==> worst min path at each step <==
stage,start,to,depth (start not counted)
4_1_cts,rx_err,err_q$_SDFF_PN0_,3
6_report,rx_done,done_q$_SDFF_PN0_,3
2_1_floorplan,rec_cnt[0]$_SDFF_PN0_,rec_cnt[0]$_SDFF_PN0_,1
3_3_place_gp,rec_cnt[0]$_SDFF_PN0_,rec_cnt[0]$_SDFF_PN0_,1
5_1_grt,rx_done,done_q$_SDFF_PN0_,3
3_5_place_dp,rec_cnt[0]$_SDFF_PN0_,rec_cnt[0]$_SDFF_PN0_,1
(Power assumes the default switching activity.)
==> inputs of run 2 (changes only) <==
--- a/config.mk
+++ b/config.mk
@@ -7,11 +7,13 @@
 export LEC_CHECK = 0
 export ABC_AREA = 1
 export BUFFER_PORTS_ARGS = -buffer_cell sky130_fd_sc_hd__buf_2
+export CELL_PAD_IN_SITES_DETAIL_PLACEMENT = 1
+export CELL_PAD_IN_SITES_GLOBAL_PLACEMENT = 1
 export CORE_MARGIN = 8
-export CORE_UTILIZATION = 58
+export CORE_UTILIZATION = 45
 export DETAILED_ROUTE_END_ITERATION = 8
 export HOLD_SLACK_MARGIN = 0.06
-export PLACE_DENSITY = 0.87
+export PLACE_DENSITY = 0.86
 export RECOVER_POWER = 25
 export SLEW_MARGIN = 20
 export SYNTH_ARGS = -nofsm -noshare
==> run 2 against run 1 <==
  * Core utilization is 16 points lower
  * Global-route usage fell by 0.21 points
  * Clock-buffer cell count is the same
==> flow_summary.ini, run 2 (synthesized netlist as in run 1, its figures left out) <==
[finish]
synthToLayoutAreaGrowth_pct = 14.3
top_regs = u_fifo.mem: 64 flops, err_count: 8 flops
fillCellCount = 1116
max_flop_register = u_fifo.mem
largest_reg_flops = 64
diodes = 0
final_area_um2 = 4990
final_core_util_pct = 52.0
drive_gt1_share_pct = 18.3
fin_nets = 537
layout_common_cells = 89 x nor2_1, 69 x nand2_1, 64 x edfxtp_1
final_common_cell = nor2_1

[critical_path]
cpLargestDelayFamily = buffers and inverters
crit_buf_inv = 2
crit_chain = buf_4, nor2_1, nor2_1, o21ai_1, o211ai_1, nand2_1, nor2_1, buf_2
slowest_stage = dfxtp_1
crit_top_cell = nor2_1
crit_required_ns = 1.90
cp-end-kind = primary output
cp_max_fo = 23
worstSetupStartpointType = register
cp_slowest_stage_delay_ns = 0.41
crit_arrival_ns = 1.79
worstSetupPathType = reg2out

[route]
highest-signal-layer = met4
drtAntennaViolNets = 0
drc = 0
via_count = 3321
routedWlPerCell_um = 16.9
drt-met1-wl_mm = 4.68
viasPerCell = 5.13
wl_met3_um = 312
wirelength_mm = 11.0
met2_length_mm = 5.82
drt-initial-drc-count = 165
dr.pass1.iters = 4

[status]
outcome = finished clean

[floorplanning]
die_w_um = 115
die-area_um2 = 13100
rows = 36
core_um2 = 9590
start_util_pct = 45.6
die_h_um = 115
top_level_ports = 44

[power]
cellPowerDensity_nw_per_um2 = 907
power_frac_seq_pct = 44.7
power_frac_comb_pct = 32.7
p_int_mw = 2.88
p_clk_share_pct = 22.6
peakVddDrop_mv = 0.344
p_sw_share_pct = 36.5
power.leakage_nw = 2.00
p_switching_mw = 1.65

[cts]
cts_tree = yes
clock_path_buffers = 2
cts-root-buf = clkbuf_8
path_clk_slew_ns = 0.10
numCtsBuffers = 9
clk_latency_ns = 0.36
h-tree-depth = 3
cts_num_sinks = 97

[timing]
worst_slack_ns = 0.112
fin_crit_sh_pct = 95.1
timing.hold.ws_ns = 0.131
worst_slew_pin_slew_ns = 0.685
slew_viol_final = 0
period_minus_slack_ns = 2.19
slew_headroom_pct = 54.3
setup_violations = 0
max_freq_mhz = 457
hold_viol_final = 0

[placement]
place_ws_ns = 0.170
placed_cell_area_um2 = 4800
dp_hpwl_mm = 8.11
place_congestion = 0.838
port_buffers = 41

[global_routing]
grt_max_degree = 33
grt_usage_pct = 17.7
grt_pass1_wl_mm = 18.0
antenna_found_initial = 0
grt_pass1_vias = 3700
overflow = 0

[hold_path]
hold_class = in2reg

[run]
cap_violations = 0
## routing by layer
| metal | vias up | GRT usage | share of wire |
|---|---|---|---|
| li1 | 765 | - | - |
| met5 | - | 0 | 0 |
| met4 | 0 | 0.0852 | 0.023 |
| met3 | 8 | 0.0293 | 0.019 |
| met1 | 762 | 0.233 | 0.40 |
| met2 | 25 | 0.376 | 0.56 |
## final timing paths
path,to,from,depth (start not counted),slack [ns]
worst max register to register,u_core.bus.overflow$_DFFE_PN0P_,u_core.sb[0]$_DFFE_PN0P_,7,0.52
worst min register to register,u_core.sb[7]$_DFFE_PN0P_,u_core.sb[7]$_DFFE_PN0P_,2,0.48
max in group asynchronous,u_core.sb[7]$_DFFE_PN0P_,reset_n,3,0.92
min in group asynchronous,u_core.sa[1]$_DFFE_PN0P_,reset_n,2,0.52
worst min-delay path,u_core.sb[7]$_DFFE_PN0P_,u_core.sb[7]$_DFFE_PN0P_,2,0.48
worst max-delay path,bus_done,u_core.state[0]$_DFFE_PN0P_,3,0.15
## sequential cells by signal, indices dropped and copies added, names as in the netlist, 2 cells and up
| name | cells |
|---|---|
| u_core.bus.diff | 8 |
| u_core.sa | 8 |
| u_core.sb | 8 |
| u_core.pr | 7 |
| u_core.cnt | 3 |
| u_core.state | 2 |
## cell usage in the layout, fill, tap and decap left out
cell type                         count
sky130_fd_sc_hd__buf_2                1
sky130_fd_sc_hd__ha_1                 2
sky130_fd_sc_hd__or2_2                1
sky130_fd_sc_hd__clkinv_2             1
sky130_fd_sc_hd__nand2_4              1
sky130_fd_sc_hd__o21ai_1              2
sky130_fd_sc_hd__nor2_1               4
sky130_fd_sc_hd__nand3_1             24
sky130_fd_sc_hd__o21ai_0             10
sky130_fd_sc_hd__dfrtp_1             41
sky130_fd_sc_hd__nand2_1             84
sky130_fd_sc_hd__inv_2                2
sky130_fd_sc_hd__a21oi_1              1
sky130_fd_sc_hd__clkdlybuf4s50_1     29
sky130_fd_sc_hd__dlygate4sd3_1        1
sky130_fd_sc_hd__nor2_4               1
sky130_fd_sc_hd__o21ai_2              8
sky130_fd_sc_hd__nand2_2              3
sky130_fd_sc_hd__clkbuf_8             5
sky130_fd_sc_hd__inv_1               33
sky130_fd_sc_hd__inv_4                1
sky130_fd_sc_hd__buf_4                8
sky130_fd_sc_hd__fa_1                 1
<file path="src/rtl/mvau_defn.sv">
// ---------------------------------------------------------------------------
// mvau_defn: shared MVAU stream definitions.
//   Default datapath geometry for a PE (SIMD lanes, lane product width,
//   synapse folds, accumulator width) plus helpers that derive the widths
//   the stream sub-blocks need from their own parameter overrides.
// ---------------------------------------------------------------------------
package mvau_defn;

  localparam int SIMD  = 2;   // SIMD lanes feeding one PE
  localparam int TDstI = 4;   // unsigned lane product width
  localparam int SF    = 4;   // synapse folds accumulated per output
  localparam int TO    = 8;   // accumulator / output width (modulo 2^TO)

  // Full-precision width of the lane reduction: no carry can be lost.
  localparam int SUMW  = TDstI + $clog2(SIMD);

  function automatic int sum_width(input int tdsti, input int simd);
    return tdsti + $clog2(simd);
  endfunction

  // A fold counter always needs at least one bit, even when SF == 1.
  function automatic int cnt_width(input int sf);
    return (sf > 1) ? $clog2(sf) : 1;
  endfunction

endpackage

</file>
<file path="src/rtl/mvu_pe_adders.sv">
// ---------------------------------------------------------------------------
// mvu_pe_adders: lane reduction for one PE.
//   Adds the SIMD unsigned lane products at full precision, then resizes the
//   sum to OW bits (zero-extend or truncate). With REG=1 the result and its
//   valid are registered and advance only while en=1; with REG=0 the block
//   is purely combinational.
// Ports:
//   clk, rst_n  clock, synchronous active-low reset (REG=1 only)
//   en          stage enable; 0 holds the registered sum and valid
//   in_v        lane products valid
//   in_simd     packed lane products, lane k = [k*TDstI +: TDstI]
//   out_v       reduced-sum valid
//   out_sum     reduced sum, OW bits
// ---------------------------------------------------------------------------
module mvu_pe_adders #(
  parameter int SIMD  = mvau_defn::SIMD,
  parameter int TDstI = mvau_defn::TDstI,
  parameter int OW    = mvau_defn::TO,
  parameter bit REG   = 1'b1
) (
  input  logic                    clk,
  input  logic                    rst_n,
  input  logic                    en,
  input  logic                    in_v,
  input  logic [SIMD*TDstI-1:0]   in_simd,
  output logic                    out_v,
  output logic [OW-1:0]           out_sum
);

  localparam int SUMW = mvau_defn::sum_width(TDstI, SIMD);

  logic [SUMW-1:0] w_sum;
  logic [OW-1:0]   w_sum_ow;

  // NOTE: every variable assigned in always_comb gets a default first, so no
  // path can leave it unassigned and infer a latch.
  always_comb begin
    w_sum = '0;
    for (int k = 0; k < SIMD; k++) begin
      w_sum = w_sum + SUMW'(in_simd[k*TDstI +: TDstI]);
    end
  end

  // Unsigned size cast: zero-extends when OW > SUMW, truncates otherwise.
  assign w_sum_ow = OW'(w_sum);

  generate
    if (REG) begin : g_reg
      logic          r_v;
      logic [OW-1:0] r_sum;

      // NOTE: sequential state uses non-blocking assignments so every
      // register samples pre-edge values regardless of statement order.
      always_ff @(posedge clk) begin
        if (!rst_n) begin
          r_v   <= 1'b0;
          r_sum <= '0;
        end else if (en) begin
          r_v   <= in_v;
          r_sum <= w_sum_ow;
        end
      end

      assign out_v   = r_v;
      assign out_sum = r_sum;
    end else begin : g_comb
      assign out_v   = in_v;
      assign out_sum = w_sum_ow;
    end
  endgenerate

endmodule

</file>
<file path="src/rtl/mvu_pe_acc.sv">
// ---------------------------------------------------------------------------
// mvu_pe_acc: PE accumulator, consumer end of the SIMD product interface.
//   Stage 1 reduces the SIMD lane products (registered adder stage).
//   Stage 2 accumulates SF reduced sums per output neuron and emits the
//   TO-bit result with a single-cycle valid pulse. do_mvau_stream=0 freezes
//   both stages; only a pending out_v pulse still clears.
// Ports:
//   clk             main clock
//   rst_n           synchronous, active-low reset
//   do_mvau_stream  pipeline enable
//   in_v            lane products valid
//   in_simd         packed lane products, lane k = [k*TDstI +: TDstI]
//   out_v           result valid, one-cycle pulse
//   out             accumulated dot product (held until the next result)
// ---------------------------------------------------------------------------
module mvu_pe_acc #(
  parameter int SIMD  = mvau_defn::SIMD,
  parameter int TDstI = mvau_defn::TDstI,
  parameter int SF    = mvau_defn::SF,
  parameter int TO    = mvau_defn::TO
) (
  input  logic                    clk,
  input  logic                    rst_n,
  input  logic                    do_mvau_stream,
  input  logic                    in_v,
  input  logic [SIMD*TDstI-1:0]   in_simd,
  output logic                    out_v,
  output logic [TO-1:0]           out
);

  localparam int              CNTW = mvau_defn::cnt_width(SF);
  localparam logic [CNTW-1:0] LAST = CNTW'(SF - 1);

  logic            w_sum_v;
  logic [TO-1:0]   w_sum_r;
  logic [TO-1:0]   w_acc_next;

  logic [TO-1:0]   r_acc;
  logic [CNTW-1:0] r_sf_cnt;
  logic [TO-1:0]   r_out;
  logic            r_out_v;

  // Stage 1: registered lane reduction.
  mvu_pe_adders #(
    .SIMD  (SIMD),
    .TDstI (TDstI),
    .OW    (TO),
    .REG   (1'b1)
  ) u_adders (
    .clk     (clk),
    .rst_n   (rst_n),
    .en      (do_mvau_stream),
    .in_v    (in_v),
    .in_simd (in_simd),
    .out_v   (w_sum_v),
    .out_sum (w_sum_r)
  );

  // Fold 0 restarts the accumulator, so back-to-back neurons need no gap.
  assign w_acc_next = (r_sf_cnt == '0) ? w_sum_r : r_acc + w_sum_r;

  // Stage 2: accumulate, count folds, emit.
  always_ff @(posedge clk) begin
    if (!rst_n) begin
      r_acc    <= '0;
      r_sf_cnt <= '0;
      r_out    <= '0;
      r_out_v  <= 1'b0;
    end else begin
      // The pulse drops on the next edge even while the pipeline is frozen.
      r_out_v <= 1'b0;
      if (do_mvau_stream && w_sum_v) begin
        r_acc <= w_acc_next;
        if (r_sf_cnt == LAST) begin
          r_out    <= w_acc_next;
          r_out_v  <= 1'b1;
          r_sf_cnt <= '0;
        end else begin
          r_sf_cnt <= r_sf_cnt + 1'b1;
        end
      end
    end
  end

  assign out   = r_out;
  assign out_v = r_out_v;

endmodule

</file>
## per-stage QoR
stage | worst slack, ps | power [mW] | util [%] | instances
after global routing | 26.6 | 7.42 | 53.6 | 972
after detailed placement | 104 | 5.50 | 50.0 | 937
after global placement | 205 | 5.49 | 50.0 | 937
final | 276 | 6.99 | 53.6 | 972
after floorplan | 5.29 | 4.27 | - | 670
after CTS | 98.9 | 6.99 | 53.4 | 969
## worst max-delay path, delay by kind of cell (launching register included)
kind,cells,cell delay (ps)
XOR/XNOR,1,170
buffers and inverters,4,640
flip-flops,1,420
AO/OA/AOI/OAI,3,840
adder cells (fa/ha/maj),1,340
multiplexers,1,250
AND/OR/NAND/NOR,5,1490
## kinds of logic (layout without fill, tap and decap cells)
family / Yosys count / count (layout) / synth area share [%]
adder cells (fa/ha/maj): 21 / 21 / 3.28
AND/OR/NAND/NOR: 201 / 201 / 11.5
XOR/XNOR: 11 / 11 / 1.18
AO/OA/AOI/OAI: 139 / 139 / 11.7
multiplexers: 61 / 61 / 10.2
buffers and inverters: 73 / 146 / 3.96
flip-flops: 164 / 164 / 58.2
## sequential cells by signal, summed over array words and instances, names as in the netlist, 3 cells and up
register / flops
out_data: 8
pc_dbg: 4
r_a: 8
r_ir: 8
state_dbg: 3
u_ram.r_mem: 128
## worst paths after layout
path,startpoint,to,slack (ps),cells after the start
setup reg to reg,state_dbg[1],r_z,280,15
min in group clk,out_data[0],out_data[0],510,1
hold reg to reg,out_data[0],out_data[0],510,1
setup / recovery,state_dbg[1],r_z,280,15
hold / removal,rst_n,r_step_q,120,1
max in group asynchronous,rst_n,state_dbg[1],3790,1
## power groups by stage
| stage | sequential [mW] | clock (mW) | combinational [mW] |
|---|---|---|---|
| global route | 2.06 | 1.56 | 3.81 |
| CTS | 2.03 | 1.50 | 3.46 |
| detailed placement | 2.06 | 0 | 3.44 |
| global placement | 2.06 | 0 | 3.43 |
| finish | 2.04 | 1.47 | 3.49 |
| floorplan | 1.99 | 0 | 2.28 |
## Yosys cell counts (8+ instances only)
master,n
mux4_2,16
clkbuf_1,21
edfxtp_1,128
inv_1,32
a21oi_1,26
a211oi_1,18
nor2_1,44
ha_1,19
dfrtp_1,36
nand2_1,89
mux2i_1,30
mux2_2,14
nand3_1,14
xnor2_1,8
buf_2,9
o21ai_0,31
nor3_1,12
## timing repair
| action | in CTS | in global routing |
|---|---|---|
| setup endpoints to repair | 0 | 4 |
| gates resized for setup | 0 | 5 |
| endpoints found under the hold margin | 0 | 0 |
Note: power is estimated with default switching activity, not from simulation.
`config.mk`:
```
export PLATFORM = sky130hd
export DESIGN_NAME = hog_frame_ctrl_flat
export DESIGN_NICKNAME = d
export VERILOG_FILES = /design/src/rtl/hog_pkg.sv /design/src/rtl/hog_frame_ctrl_if.sv /design/src/rtl/hog_addr_gen.sv /design/src/rtl/hog_frame_ctrl.sv /design/src/flat_wrapper.sv
export SDC_FILE = /design/constraint.sdc
export NUM_CORES = 1
export LEC_CHECK = 0
export BUFFER_PORTS_ARGS = -buffer_cell sky130_fd_sc_hd__buf_2
export CAP_MARGIN = 25
export CORE_MARGIN = 2
export CORE_UTILIZATION = 26
export CTS_CLUSTER_SIZE = 10
export DETAILED_ROUTE_END_ITERATION = 6
export GPL_ROUTABILITY_DRIVEN = 0
export SYNTH_ARGS = -nofsm -noshare
export SYNTH_HDL_FRONTEND = slang
export SYNTH_SLANG_ARGS = --single-unit
```
`constraint.sdc`:
```
create_clock -name clk -period 4 [get_ports clk]
set_input_delay 0.4 -clock clk [delete_from_list [all_inputs] [get_ports clk]]
set_output_delay 0.4 -clock clk [all_outputs]
set_load 0.01 [all_outputs]
```
`src/rtl/hog_pkg.sv`:
```
// Shared constants and encodings for the HOG frame controller slice.
package hog_pkg;
    localparam int PIX_W_DEF     = 8;
    localparam int IMG_W_DEF     = 128;
    localparam int IMG_H_DEF     = 64;
    localparam int ADDR_W_DEF    = 13;
    localparam int FEA_W_DEF     = 12;
    localparam int FEA_TOTAL_DEF = 3780;

    typedef enum logic [1:0] {
        ST_IDLE  = 2'd0,
        ST_FETCH = 2'd1,
        ST_DRAIN = 2'd2,
        ST_DONE  = 2'd3
    } hog_state_e;

    // Neighbour read order per center pixel; also the hog_data packing order.
    typedef enum logic [1:0] {
        NB_LEFT   = 2'd0,
        NB_RIGHT  = 2'd1,
        NB_TOP    = 2'd2,
        NB_BOTTOM = 2'd3
    } hog_nb_e;
endpackage

```
`src/rtl/hog_frame_ctrl_if.sv`:
```
// Frame-memory read bus: strobe + address out, data back one cycle later.
interface hog_frame_ctrl_if #(
    parameter int PIX_W  = 8,
    parameter int ADDR_W = 13
);
    logic              mem_rd_en;
    logic [ADDR_W-1:0] mem_addr;
    logic [PIX_W-1:0]  mem_rd_data;

    modport master (output mem_rd_en, output mem_addr, input mem_rd_data);
    modport slave  (input mem_rd_en, input mem_addr, output mem_rd_data);
endinterface

```
`src/rtl/hog_addr_gen.sv`:
```
// Raster walk over center pixels, four clamped neighbour reads per pixel.
module hog_addr_gen
    import hog_pkg::*;
#(
    parameter int IMG_W  = IMG_W_DEF,
    parameter int IMG_H  = IMG_H_DEF,
    parameter int ADDR_W = ADDR_W_DEF
) (
    input  logic              clk,
    input  logic              rst,
    input  logic              step,
    output logic [ADDR_W-1:0] addr,
    output hog_nb_e           slot,
    output logic              last
);
    localparam int XW = (IMG_W > 1) ? $clog2(IMG_W) : 1;
    localparam int YW = (IMG_H > 1) ? $clog2(IMG_H) : 1;

    logic [XW-1:0] x, nx;
    logic [YW-1:0] y, ny;
    logic          x_end, y_end;

    assign x_end = (x == XW'(IMG_W - 1));
    assign y_end = (y == YW'(IMG_H - 1));
    assign last  = (slot == NB_BOTTOM) && x_end && y_end;

    // Stepping past the final read wraps to (0,0) so IDLE always sees address 0.
    always_ff @(posedge clk or posedge rst) begin
        if (rst) begin
            x    <= '0;
            y    <= '0;
            slot <= NB_LEFT;
        end else if (step) begin
            if (slot != NB_BOTTOM) begin
                slot <= hog_nb_e'(slot + 2'd1);
            end else begin
                slot <= NB_LEFT;
                if (x_end) begin
                    x <= '0;
                    y <= y_end ? '0 : y + 1'b1;
                end else begin
                    x <= x + 1'b1;
                end
            end
        end
    end

    // Border pixels replicate: out-of-frame neighbours clamp to the edge.
    always_comb begin
        nx = x;
        ny = y;
        case (slot)
            NB_LEFT:   if (x != '0) nx = x - 1'b1;
            NB_RIGHT:  if (!x_end)  nx = x + 1'b1;
            NB_TOP:    if (y != '0) ny = y - 1'b1;
            NB_BOTTOM: if (!y_end)  ny = y + 1'b1;
            default:   ;
        endcase
    end

    assign addr = ADDR_W'(ny) * ADDR_W'(IMG_W) + ADDR_W'(nx);
endmodule

```
`src/rtl/hog_frame_ctrl.sv`:
```
// Frame sequencer: streams neighbour quads into the HOG pipeline and
// forwards/counts the returning features until the frame is complete.
module hog_frame_ctrl
    import hog_pkg::*;
#(
    parameter int PIX_W     = PIX_W_DEF,
    parameter int IMG_W     = IMG_W_DEF,
    parameter int IMG_H     = IMG_H_DEF,
    parameter int ADDR_W    = ADDR_W_DEF,
    parameter int FEA_W     = FEA_W_DEF,
    parameter int FEA_TOTAL = FEA_TOTAL_DEF
) (
    input  logic                             clk,
    input  logic                             rst,
    input  logic                             start,
    output logic                             busy,
    hog_frame_ctrl_if.master                 mem,
    output logic                             hog_valid,
    output logic [4*PIX_W-1:0]               hog_data,
    input  logic [FEA_W-1:0]                 fea_in,
    input  logic                             fea_in_valid,
    output logic [FEA_W-1:0]                 fea_out,
    output logic                             fea_out_valid,
    output logic [$clog2(FEA_TOTAL+1)-1:0]   fea_idx,
    output logic                             frame_done
);
    localparam int FIDX_W = $clog2(FEA_TOTAL + 1);

    hog_state_e        state, state_nxt;
    logic [ADDR_W-1:0] gen_addr;
    hog_nb_e           gen_slot, rd_slot_d;
    logic              gen_last, fetch, fwd, rd_vld_d;
    logic [PIX_W-1:0]  pix_l, pix_r, pix_t;
    logic [FIDX_W-1:0] cnt;

    hog_addr_gen #(.IMG_W(IMG_W), .IMG_H(IMG_H), .ADDR_W(ADDR_W)) u_addr_gen (
        .clk  (clk),
        .rst  (rst),
        .step (fetch),
        .addr (gen_addr),
        .slot (gen_slot),
        .last (gen_last)
    );

    always_ff @(posedge clk or posedge rst) begin
        if (rst) state <= ST_IDLE;
        else     state <= state_nxt;
    end

    always_comb begin
        state_nxt      = state;
        fetch          = 1'b0;
        fwd            = 1'b0;
        busy           = 1'b1;
        frame_done     = 1'b0;
        case (state)
            ST_IDLE: begin
                busy = 1'b0;
                if (start) state_nxt = ST_FETCH;
            end
            ST_FETCH: begin
                fetch = 1'b1;
                fwd   = 1'b1;
                if (gen_last) state_nxt = ST_DRAIN;
            end
            ST_DRAIN: begin
                fwd = 1'b1;
                if (cnt == FIDX_W'(FEA_TOTAL)) state_nxt = ST_DONE;
            end
            ST_DONE: begin
                frame_done = 1'b1;
                state_nxt  = ST_IDLE;
            end
            default: state_nxt = ST_IDLE;
        endcase
    end

    assign mem.mem_rd_en = fetch;
    assign mem.mem_addr  = fetch ? gen_addr : '0;

    // Read data lands one cycle after its strobe; the slot tag travels with it.
    always_ff @(posedge clk or posedge rst) begin
        if (rst) begin
            rd_vld_d  <= 1'b0;
            rd_slot_d <= NB_LEFT;
            pix_l     <= '0;
            pix_r     <= '0;
            pix_t     <= '0;
            hog_valid <= 1'b0;
            hog_data  <= '0;
        end else begin
            rd_vld_d  <= fetch;
            rd_slot_d <= gen_slot;
            hog_valid <= 1'b0;
            if (rd_vld_d) begin
                case (rd_slot_d)
                    NB_LEFT:   pix_l <= mem.mem_rd_data;
                    NB_RIGHT:  pix_r <= mem.mem_rd_data;
                    NB_TOP:    pix_t <= mem.mem_rd_data;
                    NB_BOTTOM: begin
                        hog_data  <= {pix_l, pix_r, pix_t, mem.mem_rd_data};
                        hog_valid <= 1'b1;
                    end
                    default: ;
                endcase
            end
        end
    end

    // Features past FEA_TOTAL are still forwarded but no longer counted.
    always_ff @(posedge clk or posedge rst) begin
        if (rst) begin
            fea_out       <= '0;
            fea_out_valid <= 1'b0;
            fea_idx       <= '0;
            cnt           <= '0;
        end else begin
            fea_out_valid <= fwd && fea_in_valid;
            if (state == ST_IDLE && start) begin
                fea_idx <= '0;
                cnt     <= '0;
            end else if (fwd && fea_in_valid) begin
                fea_out <= fea_in;
                fea_idx <= cnt;
                if (cnt != FIDX_W'(FEA_TOTAL)) cnt <= cnt + 1'b1;
            end
        end
    end
endmodule
```
`src/flat_wrapper.sv`:
```
// flat-port wrapper written by rule: the top's interface ports become plain ports
module hog_frame_ctrl_flat import hog_pkg::*;
#(
    parameter int PIX_W     = PIX_W_DEF,
    parameter int IMG_W     = IMG_W_DEF,
    parameter int IMG_H     = IMG_H_DEF,
    parameter int ADDR_W    = ADDR_W_DEF,
    parameter int FEA_W     = FEA_W_DEF,
    parameter int FEA_TOTAL = FEA_TOTAL_DEF
)
  (clk, rst, start, busy, hog_valid, hog_data, fea_in, fea_in_valid, fea_out, fea_out_valid, fea_idx, frame_done, mem_mem_rd_en, mem_mem_addr, mem_mem_rd_data);
  hog_frame_ctrl_if #(.PIX_W(PIX_W), .ADDR_W(ADDR_W)) mem_i ();
  input  logic clk;
  input  logic rst;
  input  logic start;
  output logic busy;
  output logic hog_valid;
  output logic [4*PIX_W-1:0] hog_data;
  input  logic [FEA_W-1:0] fea_in;
  input  logic fea_in_valid;
  output logic [FEA_W-1:0] fea_out;
  output logic fea_out_valid;
  output logic [$clog2(FEA_TOTAL+1)-1:0] fea_idx;
  output logic frame_done;
  output wire logic [$bits(mem_i.mem_rd_en)-1:0] mem_mem_rd_en;
  output wire logic [$bits(mem_i.mem_addr)-1:0] mem_mem_addr;
  input wire logic [$bits(mem_i.mem_rd_data)-1:0] mem_mem_rd_data;
  assign mem_mem_rd_en = mem_i.mem_rd_en;
  assign mem_mem_addr = mem_i.mem_addr;
  assign mem_i.mem_rd_data = mem_mem_rd_data;
  hog_frame_ctrl #(.PIX_W(PIX_W), .IMG_W(IMG_W), .IMG_H(IMG_H), .ADDR_W(ADDR_W), .FEA_W(FEA_W), .FEA_TOTAL(FEA_TOTAL)) u_core (.clk(clk), .rst(rst), .start(start), .busy(busy), .mem(mem_i), .hog_valid(hog_valid), .hog_data(hog_data), .fea_in(fea_in), .fea_in_valid(fea_in_valid), .fea_out(fea_out), .fea_out_valid(fea_out_valid), .fea_idx(fea_idx), .frame_done(frame_done));
endmodule
```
-*-*-
### EXERCISE DIRECTIONS
Among the entries above, locate the lines containing "inputs of run" and "is the same", and transcribe exactly those two lines and all lines between.

### THE COMPLETED TASK
==> inputs of run 2 (changes only) <==
--- a/config.mk
+++ b/config.mk
@@ -7,11 +7,13 @@
 export LEC_CHECK = 0
 export ABC_AREA = 1
 export BUFFER_PORTS_ARGS = -buffer_cell sky130_fd_sc_hd__buf_2
+export CELL_PAD_IN_SITES_DETAIL_PLACEMENT = 1
+export CELL_PAD_IN_SITES_GLOBAL_PLACEMENT = 1
 export CORE_MARGIN = 8
-export CORE_UTILIZATION = 58
+export CORE_UTILIZATION = 45
 export DETAILED_ROUTE_END_ITERATION = 8
 export HOLD_SLACK_MARGIN = 0.06
-export PLACE_DENSITY = 0.87
+export PLACE_DENSITY = 0.86
 export RECOVER_POWER = 25
 export SLEW_MARGIN = 20
 export SYNTH_ARGS = -nofsm -noshare
==> run 2 against run 1 <==
  * Core utilization is 16 points lower
  * Global-route usage fell by 0.21 points
  * Clock-buffer cell count is the same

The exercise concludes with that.